To analyze the buckling behavior of clamping plate, the authors in [27] adopted work principle approach. The buckling coefficients of the plate were obtained and a numerical model was developed using the polynomial displacement function. The authors did not take a thick plate into consideration as their assumption is limited to the classical plate theory which is not reliable for thick plate analysis. Their study did not apply trigonometric functions and SSFS plate was not considered. In [28] and [29], the authors applied both trigonometric and polynomial displacement function to determine the critical buckling load of clamped thick rectangular plate using the analytical three-dimensional plate theory that is formulated and derived from the variational energy method, but could not apply it to a rectangular plate structure that is freely supported at the third edge and other three edges simply supported (SSFS).

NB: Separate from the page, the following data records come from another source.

[src/rtl/mbist_pkg.sv]
// mbist_pkg: FSM states and the March C- element table shared by the MBIST controller
package mbist_pkg;
  typedef enum logic [2:0] {IDLE, WR, RD, CMP, DONE} state_t;
  typedef struct packed {
    logic up;
    logic rv;
    logic wv;
    logic has_rd;
    logic has_wr;
  } elem_t;
  localparam int NUM_ELEM = 6;
  localparam elem_t [0:7] MARCH = '{
    '{1'b1, 1'b0, 1'b0, 1'b0, 1'b1},
    '{1'b1, 1'b0, 1'b1, 1'b1, 1'b1},
    '{1'b1, 1'b1, 1'b0, 1'b1, 1'b1},
    '{1'b0, 1'b0, 1'b1, 1'b1, 1'b1},
    '{1'b0, 1'b1, 1'b0, 1'b1, 1'b1},
    '{1'b1, 1'b0, 1'b0, 1'b1, 1'b0},
    '0,
    '0
  };
endpackage

[src/rtl/mbist_addr_gen.sv]
// mbist_addr_gen: up/down march address counter with direction-aware load and last-address flag
module mbist_addr_gen #(
  parameter int ADDR_W = 4
) (
  input  logic              clk,
  input  logic              rst,
  input  logic              ld,
  input  logic              ld_up,
  input  logic              step,
  input  logic              up,
  output logic [ADDR_W-1:0] addr,
  output logic              last
);
  // load the element's start address or walk one step in its direction
  always_ff @(posedge clk) begin
    if (rst) addr <= '0;
    else if (ld) addr <= ld_up ? '0 : '1;
    else if (step) addr <= up ? addr + ADDR_W'(1) : addr - ADDR_W'(1);
  end
  assign last = up ? &addr : ~|addr;
endmodule

[src/rtl/mbist_ctrl.sv]
// mbist_ctrl: March C- SRAM BIST controller with duration limit; MBIST_FAULT_INJ_EN adds compare-side fault injection
module mbist_ctrl
  import mbist_pkg::*;
#(
  parameter int ADDR_W = 4,
  parameter int DATA_W = 8,
  parameter int DUR_W  = 16
) (
  input  logic              clk,
  input  logic              rst,
  input  logic              start,
  input  logic [DUR_W-1:0]  dur_limit,
  output logic              busy,
  output logic              done,
  output logic              pass,
  output logic              timeout,
  output logic [ADDR_W-1:0] fail_addr,
  output logic [2:0]        fail_elem,
  output logic              mem_en,
  output logic              mem_we,
  output logic [ADDR_W-1:0] mem_addr,
  output logic [DATA_W-1:0] mem_wdata,
  input  logic [DATA_W-1:0] mem_rdata
`ifdef MBIST_FAULT_INJ_EN
  ,
  input  logic              fi_en,
  input  logic [ADDR_W-1:0] fi_addr,
  input  logic [DATA_W-1:0] fi_mask
`endif
);
  state_t state, state_nx;
  logic [2:0] elem, elem_nx;
  logic [DUR_W-1:0] cyc_cnt, lim;
  logic [DATA_W-1:0] cmp_data;
  logic last, ld, step, accept, fin, tmo, bad, adv;
`ifdef MBIST_FAULT_INJ_EN
  assign cmp_data = mem_rdata ^ ((fi_en && mem_addr == fi_addr) ? fi_mask : '0);
`else
  assign cmp_data = mem_rdata;
`endif
  assign elem_nx = elem + 3'd1;
  assign busy = state == WR || state == RD || state == CMP;
  assign accept = start && (state == IDLE || state == DONE);
  assign fin = state == CMP && elem == 3'(NUM_ELEM - 1) && last;
  assign adv = last && (state == WR || state == CMP);
  assign tmo = busy && lim != '0 && cyc_cnt == lim - DUR_W'(1) && !fin;
  assign bad = state == CMP && cmp_data != {DATA_W{MARCH[elem].rv}};
  assign mem_we = state == WR || (state == CMP && MARCH[elem].has_wr);
  assign mem_en = mem_we || state == RD;
  assign mem_wdata = mem_we ? {DATA_W{MARCH[elem].wv}} : '0;
  assign ld = accept || (adv && !fin);
  assign step = (state == WR || state == CMP) && !last;
  mbist_addr_gen #(.ADDR_W(ADDR_W)) u_addr (
    .clk   (clk),
    .rst   (rst),
    .ld    (ld),
    .ld_up (accept || MARCH[elem_nx].up),
    .step  (step),
    .up    (MARCH[elem].up),
    .addr  (mem_addr),
    .last  (last)
  );
  // state register
  always_ff @(posedge clk) begin
    if (rst) state <= IDLE;
    else state <= state_nx;
  end
  // march sequencing: abort on mismatch or duration limit, otherwise walk elements
  always_comb begin
    state_nx = state;
    case (state)
      IDLE, DONE: state_nx = start ? WR : state;
      WR:         state_nx = tmo ? DONE : (last && MARCH[elem_nx].has_rd) ? RD : WR;
      RD:         state_nx = tmo ? DONE : CMP;
      CMP:        state_nx = (bad || tmo || fin) ? DONE : (last && !MARCH[elem_nx].has_rd) ? WR : RD;
      default:    state_nx = IDLE;
    endcase
  end
  // run bookkeeping: element index, busy-cycle count, sampled limit and status flags
  always_ff @(posedge clk) begin
    if (rst) {elem, cyc_cnt, lim, done, pass, timeout, fail_addr, fail_elem} <= '0;
    else if (accept) begin
      elem <= '0;
      cyc_cnt <= '0;
      lim <= dur_limit;
      {done, pass, timeout, fail_addr, fail_elem} <= '0;
    end else if (busy) begin
      cyc_cnt <= cyc_cnt + DUR_W'(1);
      if (adv && !fin) elem <= elem_nx;
      if (state_nx == DONE) begin
        done <= 1'b1;
        pass <= !bad && !tmo;
        timeout <= tmo;
      end
      if (bad) begin
        fail_addr <= mem_addr;
        fail_elem <= elem;
      end
    end
  end
endmodule

[config.mk]
export PLATFORM = sky130hd
export DESIGN_NAME = mbist_ctrl
export DESIGN_NICKNAME = d
export VERILOG_FILES = /design/src/rtl/mbist_pkg.sv /design/src/rtl/mbist_addr_gen.sv /design/src/rtl/mbist_ctrl.sv
export SDC_FILE = /design/constraint.sdc
export NUM_CORES = 1
export LEC_CHECK = 0
export ABC_AREA = 1
export CAP_MARGIN = 40
export CORE_UTILIZATION = 50
export CTS_BUF_LIST = sky130_fd_sc_hd__clkbuf_4
export CTS_CLUSTER_SIZE = 16
export DETAILED_ROUTE_END_ITERATION = 10
export DONT_BUFFER_PORTS = 1
export PLACE_DENSITY = 0.71
export REMOVE_ABC_BUFFERS = 1
export SLEW_MARGIN = 10
export SYNTH_ARGS = -nofsm -noshare
export SYNTH_HDL_FRONTEND = slang
export SYNTH_SLANG_ARGS = --single-unit
[constraint.sdc]
create_clock -name clk -period 5.5 [get_ports clk]
set_input_delay 1.1 -clock clk [delete_from_list [all_inputs] [get_ports clk]]
set_output_delay 1.1 -clock clk [all_outputs]
set_load 0.005 [all_outputs]
==> metrics.md <==
| Metric | Value |
|---|---|
| Status | `finished clean` |
| WL per Instance | `12.4 um` |
| Setup TNS | `0 ps` |
| Detailed Place HPWL | `5420 um` |
| DR iter-0 viols | `124` |
| Clock sinks | `52` |
| Area Overhead vs Synth | `3.41%` |
| All-layer global routing usage | `between 20% and 30%` |
| Core area | `approximately 6100 um^2` |
| Average via count per standard cell | `around 5.2` |
| Final net count | `roughly 520` |
| Worst-path clk slew | `roughly 160 ps` |
| P_leak | `about 0.0014 uW` |
| Slew at the pin closest to its max-slew limit | `721 ps` |
| Top_reg_cell synth | `dfxtp_1` |
| Worst skew pair latency | `380 ps` |
| # Max-Cap Violations | `0` |
| I/O Pins | `52` |
| Antenna violations before repair | `0` |
| Pre-CTS setup slack | `2360 ps` |
| # rows | `28` |
| Initial Util | `a little over half` |
| Post-synth EDFFs | `0` |
| Synth Register Bits | `52` |
| CP Data Required Time | `approximately 4400 ps` |
| First-pass DRT Iterations | `4` |
| Die area | `~6800 um^2` |
| Library cells used by synthesis | `38` |
| Max VDD drop | `0.120 mV` |
| Clk_skew | `between 9 and 10 ps` |
| Clock Tree Root | `clkbuf_4` |
| CTS Hold Bufs | `0` |
| H-tree depth | `2` |
| Vias | `roughly 2900` |
| Setup violators final | `0` |
| CTS Buf Count | `5` |
| PwrDens | `around 240 nW/um^2` |
| Critical path class | `reg2out` |
| Syn Area/Cell | `about 6.6 um^2` |
| Startpoint type of the worst setup path | `register` |
| Final period utilization | `58.3%` |
| Die Ht | `between 80 and 90 um` |
| Max-slew violations | `0` |
| Final Hold Vio Count | `0` |
| Post-Synthesis Cell Area | `roughly 3200 um^2` |
| Synthesis Warnings | `0` |
| Fin crit period | `3200 ps` |
| F_max | `about 310 MHz` |
| CP arrival | `between 2000 and 2500 ps` |
| Clk buf depth | `2` |
| PnR worst setup slack | `~2300 ps` |
| RSZ-0062 raised after global routing | `false` |
| Max-Slew Margin vs Limit | `between 50% and 60%` |
| Drt drc | `0` |
| Async S/R FF share, synth | `0%` |
| Setup bufs post-CTS | `0` |
| First-pass GRT wire length | `about 11000 um` |
| Final GP Congestion | `0.888` |
| Hold_ws | `a little over 500 ps` |
| Ratio of cells with drive above 1 in the final layout | `9.75%` |
| Antenna diode count | `0` |
| Worst min-delay path category | `reg2reg` |
| Sequential area share after synthesis | `32.2%` |
| Vias in the first global route | `approximately 2600` |
| Gr ovfl total | `0` |
| # resized after CTS | `0` |
| Worst Path Max Fanout | `8` |
| Largest net degree at the start of global routing | `23` |
| PortBufs | `0` |
| Syn Inst Count | `about 490` |
| CTS tree | `yes` |
| Routed Antenna Nets | `0` |
| CP Capture Type | `primary output` |
| Total length of routed wires | `approximately 7000 um` |
| DIE WIDTH | `between 80 and 90 um` |
[cell usage after synthesis (8+ instances only)]
cell type | count | area share [%]
o21ai_1 | 8 | 1.2
nand3_1 | 22 | 3.4
nand4_1 | 9 | 1.7
nand2_1 | 105 | 12
dfxtp_1 | 52 | 32
nor2_1 | 49 | 5.7
nor2_2 | 8 | 1.5
o21ai_0 | 36 | 5.6
inv_1 | 62 | 7.2
ha_1 | 8 | 3.1
a21oi_1 | 51 | 7.9
xnor2_1 | 9 | 2.4
[state kept, by name, summed over array words and instances (netlist names)]
signal	cells
pass	1
done	1
fail_addr	4
u_addr.addr	4
lim	16
timeout	1
state	3
elem	3
fail_elem	3
cyc_cnt	16
[power by group]
part | switching, uW | leakage (uW) | internal [uW]
sequential | 19.6 | 0.000424 | 392
clock | 128 | 0.0000418 | 97.4
combinational | 108 | 0.000959 | 55.8
[worst max-delay path: stages, from the launching register on]
cell and delay, ps:
dfxtp_1 550, inv_1 220, ha_1 240, nor2_1 100
inv_1 60, o21ai_0 300, nor3_1 80, buf_4 190
[cell type report]
| type | instances | area [um^2] |
|---|---|---|
| Fill cell | 632 | 2720 |
| Clock buffer | 5 | 37.5 |
| Sequential cell | 52 | 1040 |
| Inverter | 69 | 259 |
| Clock inverter | 3 | 46.3 |
| Timing Repair Buffer | 2 | 22.5 |
| Multi-Input combinational cell | 351 | 1840 |
| Tap cell | 75 | 93.8 |
[metrics by stage]
step | instances | cell area (um^2) | utilization (%) | power [uW]
floorplan | 472 | 3140 | - | 549
global placement | 548 | 3240 | 53.5 | 578
detailed placement | 549 | 3260 | 53.8 | 583
CTS | 557 | 3340 | 55.2 | 809
global route | 557 | 3340 | 55.2 | 852
finish | 557 | 3340 | 55.2 | 801
[final timing paths]
kind | cells past startpoint | startpoint | slack, ps | endpoint
worst max-delay path | 7 | elem[0]$_SDFFE_PP0P_ | 2300 | mem_wdata[3]
worst min-delay path | 2 | fail_addr[2]$_SDFFE_PP0P_ | 500 | fail_addr[2]$_SDFFE_PP0P_
worst max register to register | 8 | state[1]$_SDFF_PP0_ | 2960 | cyc_cnt[6]$_SDFFE_PP0P_
worst min register to register | 2 | fail_addr[2]$_SDFFE_PP0P_ | 500 | fail_addr[2]$_SDFFE_PP0P_
[layout by cell type (no fill, tap or decap), drive strengths merged, types with 2 or more instances in the layout]
cell type,n
inv,70
nor2,63
a21oi,52
nand2,111
nand4,9
dfxtp,52
ha,8
nand3,26
nor3,7
nor4,4
o21ai,46
xnor2,9
o21a,2
xor2,6
clkbuf,5
buf,2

In the study carried out by [30], the authors applied third order energy functional to analyze the stability of CCSS and CCCS plates within the plate domain and using the combination of the product of the stress and strain at every point in the plate. The authors formulated the third order strain energy equation by incorporating the direct variation method into the third order total potential energy functional which was obtained through the addition of strain energy to the external load. The study did not consider the current shape function and boundary condition or study the plate as a typical 3-D structure which should involve all the six stress element for the thick plate analysis. The authors in [29] applied the variational energy approach to obtain the critical buckling load of a 3-D CSSS thick rectangular plate using a new displacement theory. From the compatibility equation obtained from first principle, the displacement functions were derived and applied in analyzing the plates and this yielded exact solutions. In contrast to refined plate theories, their theory analyzed all the stress elements of the plate, but SSFS thick plate was not taken into account.

The authors in [31] actually studied the static analysis of a three edge simply supported, one support free (SSFS) rectangular thick plate and author in [32] studies thick plate with one edge clamped and other three edges simply supported (CSSS) using RPT. Both authors [31, 32] obtained expressions for the analysis of critical imposed load of the plate at specified limit state or elastic yield stress. They neither determine the critical buckling load that may occur due to compressive load on the plate nor applied an exact 3-D plate theory for reliable results.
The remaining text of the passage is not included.